The Mysterious Structures That May Upstage NASAs Evidence of Martian Life
by Robert Bauval and Graham Hancock
(August 17-19, 1996 from the Daily Mail - London)
Could advanced life forms have existed on the Red Planet millions of years ago? Robert Bauval and bestselling author Graham Hancock, whose book, Fingerprints of the Gods, was the publishing phenomenon of last year, believe there is evidence to support this. Monumental structures on the planet's surface have mystified scientists for 20 years. Are they the result of natural processes... or the remains of a great civilization? Decide for yourself.
The sensational announcement that a fist-sized meteorite from Mars contains signs of life has so far been accepted by scientists as evidence that only "incredibly primitive" organisms may once have existed on the planet. Yet it could mean far more. The meteorite, billions of years old, is thought to have landed in Antarctica about 13,000 years ago after being "splashed off" the surface of Mars by a cosmic collision - probably with a comet - at least 15 million years ago. We know from our experience on Earth that life is always evolving to higher species. During the thousands of millions of years after that rock and its fossils formed on Mars there was ample time for incredibly primitive organisms to have become much more complex - perhaps even forms capable of developing a civilization. After all, the Earth and Mars are not thought to be much older than 4.5 billion years and the first incontrovertible evidence of life here - bacteria andalgae - does not appear in the fossil record until 3.1 billion years ago. From those primitive organisms, we evolved.

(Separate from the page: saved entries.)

**src/source/fft_settings.svh**
```systemverilog
`ifndef FFT_SETTINGS_SVH
`define FFT_SETTINGS_SVH

// Transform geometry
`define FFT_POINTS  16
`define FFT_LOG2    4
`define FFT_IN_W    16
`define FFT_DATA_W  24
`define FFT_TW_FRAC 14

// APB register map in byte offsets
`define APB_ADDR_W  8
`define REG_CTRL    8'h00
`define REG_STATUS  8'h04
`define REG_IN_BASE 8'h40
`define REG_RE_BASE 8'h80
`define REG_IM_BASE 8'hC0

`endif

```
**src/source/fft_pkg.sv**
```systemverilog
`include "fft_settings.svh"

package fft_pkg;

    typedef logic signed [`FFT_DATA_W-1:0] sample_t;
    typedef logic signed [`FFT_IN_W-1:0]   in_part_t;
    typedef logic [`FFT_LOG2-1:0]          addr_t;
    typedef logic [`FFT_LOG2-2:0]          tw_idx_t;   // Twiddle index m from 0 to 7
    typedef logic [$clog2(`FFT_LOG2)-1:0]  stage_t;

    typedef struct packed {
        sample_t re;
        sample_t im;
    } cplx_t;

    typedef struct packed {
        logic    valid;
        addr_t   addr_a;
        addr_t   addr_b;
        tw_idx_t tw_idx;
    } bfly_rd_t;

    typedef struct packed {
        logic  valid;
        addr_t addr_a;
        addr_t addr_b;
        cplx_t a;
        cplx_t b;
    } bfly_wr_t;

    typedef struct packed {
        logic  rd;
        logic  wr;
        addr_t addr;
        cplx_t data;
    } host_req_t;

    typedef enum logic [2:0] {IDLE, RUN, DRAIN, NEXT, DONE} fsm_state_t;

endpackage

```
**src/source/fft_apb_regs.sv**
```systemverilog
`timescale 1ns/10ps
`include "fft_settings.svh"

module fft_apb_regs (
    input  logic                    clk,
    input  logic                    rst_n,
    input  logic                    psel_i,
    input  logic                    penable_i,
    input  logic                    pwrite_i,
    input  logic [`APB_ADDR_W-1:0]  paddr_i,
    input  logic [31:0]             pwdata_i,
    output logic [31:0]             prdata_o,
    output logic                    pready_o,
    output logic                    pslverr_o,
    output fft_pkg::host_req_t      host_req_o,
    input  fft_pkg::cplx_t          host_rdata_i,
    output logic                    start_o,
    input  logic                    busy_i,
    input  logic                    done_i
);

    logic                   access;
    logic [`APB_ADDR_W-1:0] region;
    logic                   aligned;
    logic                   ctrl_hit;
    logic                   status_hit;
    logic                   in_hit;
    logic                   re_hit;
    logic                   im_hit;
    logic                   mapped;
    logic                   err;
    logic                   sample_rd;
    logic                   rd_wait_q;
    fft_pkg::addr_t         idx;
    fft_pkg::in_part_t      in_re;
    fft_pkg::in_part_t      in_im;
    fft_pkg::sample_t       rd_re;
    fft_pkg::sample_t       rd_im;

    assign access  = psel_i & penable_i;
    assign region  = paddr_i & {2'b11, {(`APB_ADDR_W-2){1'b0}}};   // Top two bits select the bank
    assign aligned = paddr_i[1:0] == 2'b00;
    assign idx     = paddr_i[5:2];

    assign ctrl_hit   = paddr_i == `REG_CTRL;
    assign status_hit = paddr_i == `REG_STATUS;
    assign in_hit     = aligned & (region == `REG_IN_BASE);
    assign re_hit     = aligned & (region == `REG_RE_BASE);
    assign im_hit     = aligned & (region == `REG_IM_BASE);

    // Inputs are write only and results read only
    assign mapped = ctrl_hit | status_hit | (in_hit & pwrite_i) | ((re_hit | im_hit) & ~pwrite_i);
    assign err    = access & (~mapped | ((in_hit | re_hit | im_hit) & busy_i));

    assign sample_rd = access & ~pwrite_i & (re_hit | im_hit) & ~busy_i;

    // First access cycle of a sample read fetches the word, second one returns it
    always_ff @(posedge clk or negedge rst_n) begin
        if (!rst_n) begin
            rd_wait_q <= 1'b0;
        end else begin
            rd_wait_q <= sample_rd & ~rd_wait_q;
        end
    end

    assign pready_o  = ~(sample_rd & ~rd_wait_q);
    assign pslverr_o = err;
    assign start_o   = access & pwrite_i & ctrl_hit & pwdata_i[0];

    assign in_re = pwdata_i[`FFT_IN_W-1:0];
    assign in_im = pwdata_i[2*`FFT_IN_W-1:`FFT_IN_W];

    always_comb begin
        host_req_o.rd      = sample_rd & ~rd_wait_q;
        host_req_o.wr      = access & pwrite_i & in_hit & ~busy_i;
        host_req_o.addr    = pwrite_i ? {idx[0], idx[1], idx[2], idx[3]} : idx;   // Bit-reversed load
        host_req_o.data.re = fft_pkg::sample_t'(in_re);
        host_req_o.data.im = fft_pkg::sample_t'(in_im);
    end

    assign rd_re = host_rdata_i.re;
    assign rd_im = host_rdata_i.im;

    always_comb begin
        prdata_o = '0;
        if (access & ~pwrite_i & ~err) begin
            if (status_hit) begin
                prdata_o = {30'd0, done_i, busy_i};
            end else if (re_hit) begin
                prdata_o = 32'(rd_re);
            end else if (im_hit) begin
                prdata_o = 32'(rd_im);
            end
        end
    end

endmodule

```
**config.mk**
```make
export PLATFORM = sky130hd
export DESIGN_NAME = fft_apb_regs
export DESIGN_NICKNAME = d
export VERILOG_FILES = /design/src/source/fft_pkg.sv /design/src/source/fft_apb_regs.sv
export VERILOG_INCLUDE_DIRS = /design/src /design/src/source
export SDC_FILE = /design/constraint.sdc
export NUM_CORES = 1
export LEC_CHECK = 0
export BUFFER_PORTS_ARGS = -buffer_cell sky130_fd_sc_hd__buf_2
export CAP_MARGIN = 20
export CORE_AREA = 2 2 72 74
export CTS_CLUSTER_SIZE = 40
export DETAILED_ROUTE_END_ITERATION = 10
export DIE_AREA = 0 0 74 76
export MAX_ROUTING_LAYER = met4
export PLACE_DENSITY = 0.67
export SYNTH_ARGS = -nofsm -noshare
export SYNTH_HDL_FRONTEND = slang
export SYNTH_SLANG_ARGS = --single-unit
```
**constraint.sdc**
```tcl
create_clock -name clk -period 1.83 [get_ports clk]
set_input_delay 0.0915 -clock clk [delete_from_list [all_inputs] [get_ports clk]]
set_output_delay 0.0915 -clock clk [all_outputs]
set_load 0.02 [all_outputs]
```
==> results of run 1 <==
power groups by stage:
stage	logic [mW]	clock network [mW]	registers [mW]
after floorplan	0.244	0	0.0227
after global placement	0.181	0	0.0227
after detailed placement	0.184	0	0.0227
after CTS	0.186	0	0.0227
after global routing	0.201	0	0.0227
final	0.184	0	0.0227
stage by stage:
stage	cells	util
final	253	0.250
after global routing	253	0.250
after CTS	253	0.250
after detailed placement	252	0.248
after global placement	252	0.248
after floorplan	135	-
cell families (layout without fill, tap and decap cells):
logic type / after synthesis / in the layout / share of synthesized area
simple gates: 36 / 36 / 0.196
buf+inv: 66 / 114 / 0.471
flops: 1 / 1 / 0.0239
mux: 29 / 29 / 0.282
compound gates: 3 / 3 / 0.0275
final cells by class:
class / count / area, µm²
multi-input cells: 68 / 529
flip-flops and latches: 1 / 25.0
fillers: 529 / 3690
inverters: 3 / 11.3
well taps: 70 / 87.6
repair buffers: 111 / 573
placed cells by master (no fill, tap or decap):
master	count
nor2_2	8
inv_1	3
nand4b_1	1
dfrtp_1	1
nor2_4	2
mux2i_1	25
nand2_1	3
nand3b_1	1
mux2_2	4
or2_1	1
or3_2	1
nor2_1	12
nor2b_1	1
dlygate4sd3_1	1
o2111a_1	1
nor4_1	3
buf_4	5
o32ai_1	2
buf_2	105
or3_4	1
nor3_1	1
nand3_1	1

So why should precisely the same sort of processes not have taken place on Mars?
What raises the stakes in such speculation is the existence of remarkable evidence that complex artificial structures - monuments, gigantic edifices - may have been built on Mars at some remote date. These structures, detected in NASA video images sent back by the Viking Orbiter in 1976, have never been photographed since but have become the focus of a widening controversy over the past 20 years. Because they include several enormous pyramids and a massive sphinx-like face, an apparently lunatic fringe argues that they must be the work of intelligent and technologically advanced beings. A civilization, in other words. Scientists have officially opposed this view, asserting that the structures are not structures at all but tandem geological patterns. Increasingly, however, even the most orthodox academics have begun to sound less sure.

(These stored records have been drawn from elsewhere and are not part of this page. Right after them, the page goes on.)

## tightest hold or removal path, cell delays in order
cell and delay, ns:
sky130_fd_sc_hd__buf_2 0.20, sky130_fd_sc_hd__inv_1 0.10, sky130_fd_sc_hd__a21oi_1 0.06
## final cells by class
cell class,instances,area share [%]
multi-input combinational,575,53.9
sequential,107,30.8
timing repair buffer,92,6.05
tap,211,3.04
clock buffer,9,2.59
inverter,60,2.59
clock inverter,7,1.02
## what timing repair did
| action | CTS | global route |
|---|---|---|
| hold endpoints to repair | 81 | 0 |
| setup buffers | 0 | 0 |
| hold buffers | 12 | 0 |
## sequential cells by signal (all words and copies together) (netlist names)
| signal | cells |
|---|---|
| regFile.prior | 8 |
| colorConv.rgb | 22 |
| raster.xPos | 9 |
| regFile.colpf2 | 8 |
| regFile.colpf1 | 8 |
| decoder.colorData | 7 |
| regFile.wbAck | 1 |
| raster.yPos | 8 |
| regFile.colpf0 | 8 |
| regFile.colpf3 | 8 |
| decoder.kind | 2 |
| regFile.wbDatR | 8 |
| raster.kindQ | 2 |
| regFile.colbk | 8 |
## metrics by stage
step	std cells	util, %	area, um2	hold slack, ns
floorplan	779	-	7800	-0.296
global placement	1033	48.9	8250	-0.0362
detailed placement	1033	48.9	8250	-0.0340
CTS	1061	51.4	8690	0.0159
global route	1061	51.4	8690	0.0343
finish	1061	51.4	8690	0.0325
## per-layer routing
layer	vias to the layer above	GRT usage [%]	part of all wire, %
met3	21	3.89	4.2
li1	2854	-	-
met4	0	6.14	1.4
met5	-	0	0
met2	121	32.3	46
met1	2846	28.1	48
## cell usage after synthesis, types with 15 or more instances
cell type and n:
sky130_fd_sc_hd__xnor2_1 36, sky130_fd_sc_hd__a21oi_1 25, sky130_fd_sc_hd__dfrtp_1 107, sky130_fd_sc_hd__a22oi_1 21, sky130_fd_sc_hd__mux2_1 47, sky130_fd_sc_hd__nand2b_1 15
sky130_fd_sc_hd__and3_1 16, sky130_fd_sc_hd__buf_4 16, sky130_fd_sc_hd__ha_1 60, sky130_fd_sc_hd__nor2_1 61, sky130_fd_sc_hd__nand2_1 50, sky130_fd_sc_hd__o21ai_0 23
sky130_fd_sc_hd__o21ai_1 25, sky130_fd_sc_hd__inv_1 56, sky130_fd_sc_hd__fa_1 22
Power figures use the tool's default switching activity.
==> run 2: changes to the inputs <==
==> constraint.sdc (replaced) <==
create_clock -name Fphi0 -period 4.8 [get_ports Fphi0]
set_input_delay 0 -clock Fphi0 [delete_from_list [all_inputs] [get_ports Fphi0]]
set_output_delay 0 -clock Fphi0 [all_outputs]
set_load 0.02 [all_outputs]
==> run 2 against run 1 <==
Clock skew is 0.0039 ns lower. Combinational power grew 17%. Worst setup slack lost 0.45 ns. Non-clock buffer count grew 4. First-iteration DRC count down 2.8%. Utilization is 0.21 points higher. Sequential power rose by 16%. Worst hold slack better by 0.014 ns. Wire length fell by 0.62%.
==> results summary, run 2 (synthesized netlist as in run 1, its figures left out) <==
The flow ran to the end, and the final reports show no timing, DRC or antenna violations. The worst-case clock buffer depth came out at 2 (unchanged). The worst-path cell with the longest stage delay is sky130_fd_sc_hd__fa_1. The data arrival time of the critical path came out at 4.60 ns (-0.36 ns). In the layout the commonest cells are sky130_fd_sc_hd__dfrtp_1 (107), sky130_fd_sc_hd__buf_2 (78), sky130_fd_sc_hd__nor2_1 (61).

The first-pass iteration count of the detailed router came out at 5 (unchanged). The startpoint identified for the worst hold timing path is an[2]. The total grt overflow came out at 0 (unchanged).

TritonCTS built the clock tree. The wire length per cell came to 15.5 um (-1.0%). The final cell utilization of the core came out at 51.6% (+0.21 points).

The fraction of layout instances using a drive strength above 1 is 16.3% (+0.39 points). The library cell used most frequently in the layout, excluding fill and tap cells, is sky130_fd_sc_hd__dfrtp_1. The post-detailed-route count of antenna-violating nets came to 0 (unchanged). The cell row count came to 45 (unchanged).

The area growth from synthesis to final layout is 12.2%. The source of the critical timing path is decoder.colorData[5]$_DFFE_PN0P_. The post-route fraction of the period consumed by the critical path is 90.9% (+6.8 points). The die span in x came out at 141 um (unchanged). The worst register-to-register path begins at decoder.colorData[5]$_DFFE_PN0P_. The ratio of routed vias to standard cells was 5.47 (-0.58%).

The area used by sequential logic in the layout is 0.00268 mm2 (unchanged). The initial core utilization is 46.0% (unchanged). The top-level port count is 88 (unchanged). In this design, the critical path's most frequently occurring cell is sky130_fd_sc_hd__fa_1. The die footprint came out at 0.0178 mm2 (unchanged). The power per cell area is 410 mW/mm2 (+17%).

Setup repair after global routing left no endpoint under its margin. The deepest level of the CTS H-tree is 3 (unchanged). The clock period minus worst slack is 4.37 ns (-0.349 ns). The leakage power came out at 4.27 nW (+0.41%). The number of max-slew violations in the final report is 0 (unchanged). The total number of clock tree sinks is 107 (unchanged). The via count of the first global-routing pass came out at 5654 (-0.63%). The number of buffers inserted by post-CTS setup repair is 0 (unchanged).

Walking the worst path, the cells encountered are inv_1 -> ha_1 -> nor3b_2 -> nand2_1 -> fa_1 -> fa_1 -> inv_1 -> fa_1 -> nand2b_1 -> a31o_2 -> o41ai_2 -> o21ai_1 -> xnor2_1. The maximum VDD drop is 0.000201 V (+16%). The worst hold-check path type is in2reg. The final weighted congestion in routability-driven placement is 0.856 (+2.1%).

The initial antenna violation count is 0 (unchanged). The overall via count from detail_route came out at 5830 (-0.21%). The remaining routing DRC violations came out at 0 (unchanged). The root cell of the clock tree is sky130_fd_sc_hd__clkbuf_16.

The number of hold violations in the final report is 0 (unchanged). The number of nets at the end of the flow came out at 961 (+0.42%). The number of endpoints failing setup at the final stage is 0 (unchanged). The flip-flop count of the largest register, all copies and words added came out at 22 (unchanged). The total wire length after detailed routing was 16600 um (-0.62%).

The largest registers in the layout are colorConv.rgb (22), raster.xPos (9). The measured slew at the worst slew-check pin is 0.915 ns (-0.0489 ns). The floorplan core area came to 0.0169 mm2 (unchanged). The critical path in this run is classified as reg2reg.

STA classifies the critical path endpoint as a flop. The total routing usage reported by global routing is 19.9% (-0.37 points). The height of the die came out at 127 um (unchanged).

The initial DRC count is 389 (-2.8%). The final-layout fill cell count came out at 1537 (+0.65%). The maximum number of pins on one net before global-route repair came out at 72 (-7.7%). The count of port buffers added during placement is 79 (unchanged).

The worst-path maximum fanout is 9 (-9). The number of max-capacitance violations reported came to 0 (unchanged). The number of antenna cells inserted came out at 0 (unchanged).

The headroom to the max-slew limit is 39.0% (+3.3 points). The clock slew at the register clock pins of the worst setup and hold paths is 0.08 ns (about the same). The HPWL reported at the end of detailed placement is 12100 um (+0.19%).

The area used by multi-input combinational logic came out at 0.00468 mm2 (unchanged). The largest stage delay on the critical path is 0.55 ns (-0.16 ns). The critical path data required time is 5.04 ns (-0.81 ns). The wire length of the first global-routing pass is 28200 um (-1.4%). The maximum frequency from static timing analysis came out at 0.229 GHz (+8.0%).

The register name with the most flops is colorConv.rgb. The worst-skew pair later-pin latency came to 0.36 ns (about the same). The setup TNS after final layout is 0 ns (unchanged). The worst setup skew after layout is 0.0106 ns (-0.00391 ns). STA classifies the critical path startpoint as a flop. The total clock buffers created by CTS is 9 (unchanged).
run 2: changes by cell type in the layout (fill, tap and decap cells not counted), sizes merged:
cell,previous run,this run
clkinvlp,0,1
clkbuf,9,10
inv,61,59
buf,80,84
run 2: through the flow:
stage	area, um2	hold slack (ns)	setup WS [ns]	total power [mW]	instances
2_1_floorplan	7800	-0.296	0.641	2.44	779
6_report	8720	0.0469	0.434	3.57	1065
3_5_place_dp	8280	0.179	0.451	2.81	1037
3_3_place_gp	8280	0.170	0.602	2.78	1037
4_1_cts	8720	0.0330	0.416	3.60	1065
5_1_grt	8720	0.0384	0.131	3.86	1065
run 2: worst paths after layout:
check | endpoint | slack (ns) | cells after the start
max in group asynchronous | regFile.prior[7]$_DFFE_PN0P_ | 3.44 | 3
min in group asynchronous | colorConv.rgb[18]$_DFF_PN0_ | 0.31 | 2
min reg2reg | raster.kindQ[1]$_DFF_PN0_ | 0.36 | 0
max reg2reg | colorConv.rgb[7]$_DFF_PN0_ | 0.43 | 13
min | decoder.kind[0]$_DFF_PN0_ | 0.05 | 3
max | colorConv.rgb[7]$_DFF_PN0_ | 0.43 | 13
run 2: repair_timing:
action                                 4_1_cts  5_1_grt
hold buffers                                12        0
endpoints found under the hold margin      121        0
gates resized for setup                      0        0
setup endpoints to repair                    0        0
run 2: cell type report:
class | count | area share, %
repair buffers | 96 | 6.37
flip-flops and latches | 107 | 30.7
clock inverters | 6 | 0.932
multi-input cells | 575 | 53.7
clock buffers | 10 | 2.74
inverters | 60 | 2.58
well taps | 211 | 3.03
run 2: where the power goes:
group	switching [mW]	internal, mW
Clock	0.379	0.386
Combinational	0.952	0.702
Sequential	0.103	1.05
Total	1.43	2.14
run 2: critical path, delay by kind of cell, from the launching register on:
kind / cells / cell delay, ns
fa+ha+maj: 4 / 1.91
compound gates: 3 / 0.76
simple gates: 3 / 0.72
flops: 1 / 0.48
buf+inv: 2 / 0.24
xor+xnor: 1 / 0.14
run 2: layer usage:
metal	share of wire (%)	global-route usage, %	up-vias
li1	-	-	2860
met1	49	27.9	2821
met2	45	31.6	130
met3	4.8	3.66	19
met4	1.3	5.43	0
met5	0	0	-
## config.mk

```make
export PLATFORM = sky130hd
export DESIGN_NAME = fir_top
export DESIGN_NICKNAME = d
export VERILOG_FILES = /design/src/verilog/fir_pkg.sv /design/src/verilog/fir_ctrl_regs.sv /design/src/verilog/fir_mac_engine.sv /design/src/verilog/fir_sample_window.sv /design/src/verilog/fir_top.sv
export VERILOG_INCLUDE_DIRS = /design/src /design/src/verilog
export SDC_FILE = /design/constraint.sdc
export NUM_CORES = 2
export LEC_CHECK = 0
export BUFFER_PORTS_ARGS = -buffer_cell sky130_fd_sc_hd__clkbuf_2
export CAP_MARGIN = 20
export CELL_PAD_IN_SITES_DETAIL_PLACEMENT = 0
export CELL_PAD_IN_SITES_GLOBAL_PLACEMENT = 2
export CORE_ASPECT_RATIO = 1.1
export CORE_UTILIZATION = 49
export CTS_CLUSTER_SIZE = 14
export DETAILED_ROUTE_END_ITERATION = 16
export HOLD_SLACK_MARGIN = 0.12
export PLACE_DENSITY = 0.92
export SYNTH_ARGS = -nofsm -noshare
export SYNTH_HDL_FRONTEND = slang
export SYNTH_SLANG_ARGS = --single-unit
```

## constraint.sdc

```tcl
create_clock -name axis_clk -period 20.6 [get_ports axis_clk]
set_clock_uncertainty 0.05 [all_clocks]
set_input_delay 1.03 -clock axis_clk [delete_from_list [all_inputs] [get_ports axis_clk]]
set_output_delay 1.03 -clock axis_clk [all_outputs]
set_load 0.05 [all_outputs]
```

Earlier this year, for example, several months before the discovery of signs of life in a Martian meteorite, Professor Car Sagan, of Cornell University in the U.S., made a significant admission. The "Face on Mars," he said, was "probably sculpted by slow geological processes over millions of years". Nevertheless, he also said: "I could be wrong. It's hard to be sure about a world we've seen so little of in extreme close-up." Sagan urged that forthcoming American and Russian missions to Mars should make a special effort "to look much more closely at the pyramids and at what some people call the "Face" and the "City." "These features merit closer attention. More detailed photographs of the 'Face' would surely settle issues of symmetry and help resolve the debate between geology and monumental structure."